Gelelim 12 Eylül askeri darbesinin kime karşı yapıldığına:
Öncelikle belirtelim ki, bu darbeden aşırı sağ ve sol zarar görmüştür. Özellikle sol kesim daha fazla zarar gören kesimdir.
Bu darbeden zarar görmeyen tek kesim vardır o da bu günkü yönetimin benimsediği görüştür.
12 Eylül askeri yönetimi, Atatürk’e sarılıp, Atatürk’ü sevenleri bile yerle bir ederken, tek dokunmadığı kesim, o zamanın radikal dini örgütleridir. Bu örgütlere dokunulmadığı gibi el altından desteklenmiştir. Ve toplumda dini bütün insanlar teröre karışmaz intiba yaratılmaya çalışılmıştır. Bunda başarılı da olunmuştur.
12 Eylül yönetimin beslediği Hizbullah ve diğer radikal dini örgütlerin, sonradan nasıl bir acımasız katil olduklarını toplum görmüş, ancak 12 Eylül ve devamı yönetimlerin yaptıkları kanunlarla, 185 kişinin katilleri bir gece yarısı salıverilmişlerdir.
Gelelim günümüzdeki uygulamalara:
Bildiğiniz gibi 12 Eylül 2010 referandumu ile yargı ele geçirilmiştir. Taraf haline gelen yargı, bu gün iktidardan emir almaya başlamış ve alınan emirler derhal yerine getirilmeye başlanmıştır.

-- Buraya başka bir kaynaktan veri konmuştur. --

This design comes from an exercise in tuning for small area, a short achievable clock period and few clock cycles per item on the open sky130 flow, not from production work.
RTL that was checked went through simulation tests only; none was proved equivalent to the original.
No driver is modelled on the clock port, so clocking that relies on it looks cheaper here than on a real chip.
Power and IR drop assume default switching activity.

==> flow/design.v (excerpt) <==
module cnn_dvcon
(
  input  logic               aclk,
  input  logic               aresetn,
  input  logic [cnn_dvcon_pkg::TDATA_W-1:0] s_axis_tdata,
  input  logic               s_axis_tvalid,
  output logic               s_axis_tready,
  output logic [cnn_dvcon_pkg::ACC_W-1:0]   m_axis_tdata,
  output logic               m_axis_tvalid,
  input  logic               m_axis_tready
);
For scale: ~1,500 cells after synthesis, about 160 flip-flops, ~170 I/O pins.
clock: 8.0 ns
lec_check: 0
cap_margin: 20
core_margin: 2
core_utilization: 40
cts_buf_list: sky130_fd_sc_hd__clkbuf_4 sky130_fd_sc_hd__clkbuf_8
setup_slack_margin: 4.0
slew_margin: 20
synth_hierarchical: 1
standard.sh (not shown) runs the stock make flow with config.mk's settings and CLKGATE_MAP_FILE= SYNTH_SCRIPT=/design/flow/synth_recipe.tcl, a recipe that flattens the netlist after the stock synthesis.
==> flow/flow/run.sh <==
#!/bin/bash
# Standard layout (the standard.sh), except that the port buffers are
# sky130_fd_sc_hd__buf_2 cells rather than the delay cells buffer_ports picks by default.
set -e
export BUFFER_PORTS_ARGS="-buffer_cell sky130_fd_sc_hd__buf_2"
export CTS_ARGS="-sink_clustering_enable -repair_clock_nets -dont_use_dummy_load -buf_list {sky130_fd_sc_hd__clkbuf_4 sky130_fd_sc_hd__clkbuf_8}"
bash standard.sh > standard_flow.log 2>&1
The starting point ran to the end with no violations.
==> next run, changes <==
==> flow/flow/run.sh (replaced) <==
#!/bin/bash
# Standard layout (the standard.sh) with two changes:
#  - the port buffers are sky130_fd_sc_hd__buf_4 cells rather than the delay cells
#    buffer_ports picks by default;
#  - clock tree synthesis builds from clkbuf_4/clkbuf_8 and adds no dummy
#    load cells (otherwise the same clock_tree_synthesis arguments as ORFS).
set -e
export BUFFER_PORTS_ARGS="-buffer_cell sky130_fd_sc_hd__buf_4"
export CTS_ARGS="-sink_clustering_enable -repair_clock_nets -dont_use_dummy_load -buf_list {sky130_fd_sc_hd__clkbuf_4 sky130_fd_sc_hd__clkbuf_8}"
bash standard.sh > standard_flow.log 2>&1
The changed run completed with no timing, DRC or antenna violations.
Via count is higher by 0.74%.
Routed wire length stays flat.
Clock-buffer cell count does not change.
Clock power decreases by about 1%.
No functional check of the RTL was part of any run of this note.

* * *

cnn_dvcon, a different RTL version from the one above (not shown whole).
Size in the first run: roughly 170 I/O pins, ~0.016 sq mm of cells after synthesis.
export LEC_CHECK = 0
export CAP_MARGIN = 20
export CORE_MARGIN = 2
export CORE_UTILIZATION = 70
export PLACE_DENSITY = 0.8
export SLEW_MARGIN = 20
export SYNTH_HIERARCHICAL = 1
create_clock -name core_clock -period 8.0 [get_ports {aclk}]
==> flow/flow/run.sh <==
#!/bin/bash
# Standard layout (the standard.sh), except that the port buffers are
# sky130_fd_sc_hd__buf_2 cells rather than the delay cells buffer_ports picks by default.
set -e
export BUFFER_PORTS_ARGS="-buffer_cell sky130_fd_sc_hd__buf_2"
bash standard.sh > standard_flow.log 2>&1
The baseline finished with timing, DRC and antenna clean.
Testbench counts at the start, summed over its fixed seeds: cycles 16,008, items 16,000.
Rerun with:
- CORE_UTILIZATION: 70 -> 40
- PLACE_DENSITY: 0.8 -> default
Result:
- The new run produced a clean layout
- synthesized area stays the same
- setup slack is better by 110 ps
- combinational power fell by 2.8%
- hold slack is worse by 150 ps
- power fell by 2.3%
- die area rose by 73%
- non-clock buffer count stays the same
- clock skew fell by 6.0 ps

* * *

Setup of JK:
Another version of the RTL of cnn_dvcon (not shown whole).
Size: roughly 1400 cells after synthesis, about 0.016 mm² of cells after synthesis.
make LEC_CHECK=0 CAP_MARGIN=20 CORE_MARGIN=2 CORE_UTILIZATION=40 SLEW_MARGIN=20 SYNTH_HIERARCHICAL=1 finish   # period 8.0 ns
run.sh (not shown) runs the stock make flow with config.mk's settings and CLKGATE_MAP_FILE= SYNTH_SCRIPT=/design/flow/synth_recipe.tcl, a recipe that flattens the netlist after the stock synthesis.
Stock flow here: none of the scripts above is used.
Changes in MS relative to JK:
==> flow/flow/run.sh (new file) <==
#!/bin/bash
# Standard layout, except that the port buffers are buf_2 cells rather than
# the delay cells buffer_ports picks by default.
set -e
export BUFFER_PORTS_ARGS="-buffer_cell sky130_fd_sc_hd__buf_2"
bash standard.sh > standard_flow.log 2>&1
==> flow/standard.sh (new file) <==
#!/bin/bash
# synth_recipe.tcl (not shown) runs the flow's synth.tcl, then flattens the netlist and writes it again
# the make line also repeats each setting of config.mk as NAME=value (left out here)
make -C /OpenROAD-flow-scripts/flow DESIGN_CONFIG=/design/flow/config.mk WORK_HOME=/design/flow/orfs CLKGATE_MAP_FILE= SYNTH_SCRIPT=/design/flow/synth_recipe.tcl "${@:-finish}"
removed: flow/run.sh
- Compared to JK, MS reaches a higher achievable clock.
- From JK to MS the numbers moved as follows: per-cell routed wire length fell by about 1.6%, layout overhead on the synthesized area fell by 5.2 points.
- Run comparison: JK startpoint of the worst setup timing path s_axis_tdata[125]; MS startpoint of the worst setup timing path r0_fs_524
- MS vs. JK: post-layout minimum cycle time fell 560 ps; count of non-filler cells in the finished layout about even; met1 layer wirelength in the final routing fell about 0.6%; via count fell 0.85%; number of buffers on the longest clock path about even.
- For the worst setup margin, MS came in 560 ps higher than JK did.
- Worst hold slack for MS is lower than for JK.
- There was hardly any difference in clock skew between JK and MS.
Relative to MS, the following input files were edited for AL:
- an added SETUP_SLACK_MARGIN of 5
==> flow/run.sh (new file) <==
#!/bin/bash
# synth_recipe.tcl (not shown) runs the flow's synth.tcl, then flattens the netlist and writes it again
# the make line also repeats each setting of config.mk as NAME=value (left out here)
make -C /OpenROAD-flow-scripts/flow DESIGN_CONFIG=/design/flow/config.mk WORK_HOME=/design/flow/orfs CLKGATE_MAP_FILE= SYNTH_SCRIPT=/design/flow/synth_recipe.tcl finish
removed: flow/flow/run.sh
removed: flow/standard.sh
Notes after the runs:
- Reported for MS and AL, clock buffer instance count of the final layout turned out identical to the last digit.
- In the tables for MS and AL, post-detailed-routing wire length reads higher with AL.
- Measured against MS, the cell area of AL comes out at 1.2 times the reference value.
- Per the comparison of AL with MS, global-route met1 utilization went up, routed wire length on met3 lower, utilization of the core after routing higher.
Function was not checked in any run of this note: the RTL went through the layout flow alone.

## re-timing with driven ports
Ports are ideal in the flow. The routed layouts listed here were re-timed in OpenROAD. Step 1 (the two cells are an assumption about what drives the block):
set clk [get_ports {aclk}]
set_driving_cell -lib_cell sky130_fd_sc_hd__clkbuf_16 $clk
set_driving_cell -lib_cell sky130_fd_sc_hd__buf_2 [delete_from_list [all_inputs] $clk]
Step 2 also shifts input and output timing later by t, the mid clock arrival at the registers, as if the neighbouring blocks saw the same clock. a / b / c = no drivers / after step 1 / after step 2; a / b = the first two.
run | t, ns | setup slack, ns | worst data-port slew with drivers (ns)
the first run of note 1 | 0.511 | 4.004 / 4.030 / 3.519 | 0.09
the second run of note 1 | 0.509 | 4.089 / 4.112 / 3.603 | 0.09
the first run of note 2 | 0.349 | 2.358 / 2.372 / 2.025 | 0.07
the second run of note 2 | 0.350 | 2.467 / 2.424 / 2.207 | 0.06
JK | 0.357 | 1.903 / 1.924 / 1.566 | 0.05
MS | 0.350 | 2.467 / 2.424 / 2.207 | 0.06
AL | 0.359 | 2.676 / 2.634 / 2.545 | 0.10
After both steps setup and hold are still met in every run listed. The setup slack of the second run of note 1, which loses most, moves by +0.023 ns with the drivers and by -0.486 ns with both steps.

Dünle bugün ne yazık ki birbirine çok benziyor. O gün, Kenan Evren hâkimlere emir veriyor, “asmayalım da besleyelim mi?” diyordu.
Bugün de AKP Genel Başkanı bir partinin milletvekillerinin durumu için “yargıyla görüştüm” diyebiliyor.
12 Eylül yönetimi ile bu günkü yönetimin kıyaslaması Milliyet Yazarı Can Dündar tarafından yapıldı.
Özet olarak, 12 Eylül askeri darbe yönetimi ile bu günkü demokratik(!) yönetimin birbirinden farkı yok. Eylem ve söylem benzerliği çok dikkat çekici!
Gelelim 12 Eylül yönetiminden geriye kalanların yargılanma meselesine:
Ufukta bir yargı gözükmüyor. Sadece gaz alma girişimi ve halkı oyalamaya yönelik bir oyun sergileniyor.
Eğer onlar yargılanacaksa, milli iradeyi dillerinden düşürmeyip, 12 Eylül yönetiminin eylem ve söylemlerini hayata geçirenler de yargılanmalıdır.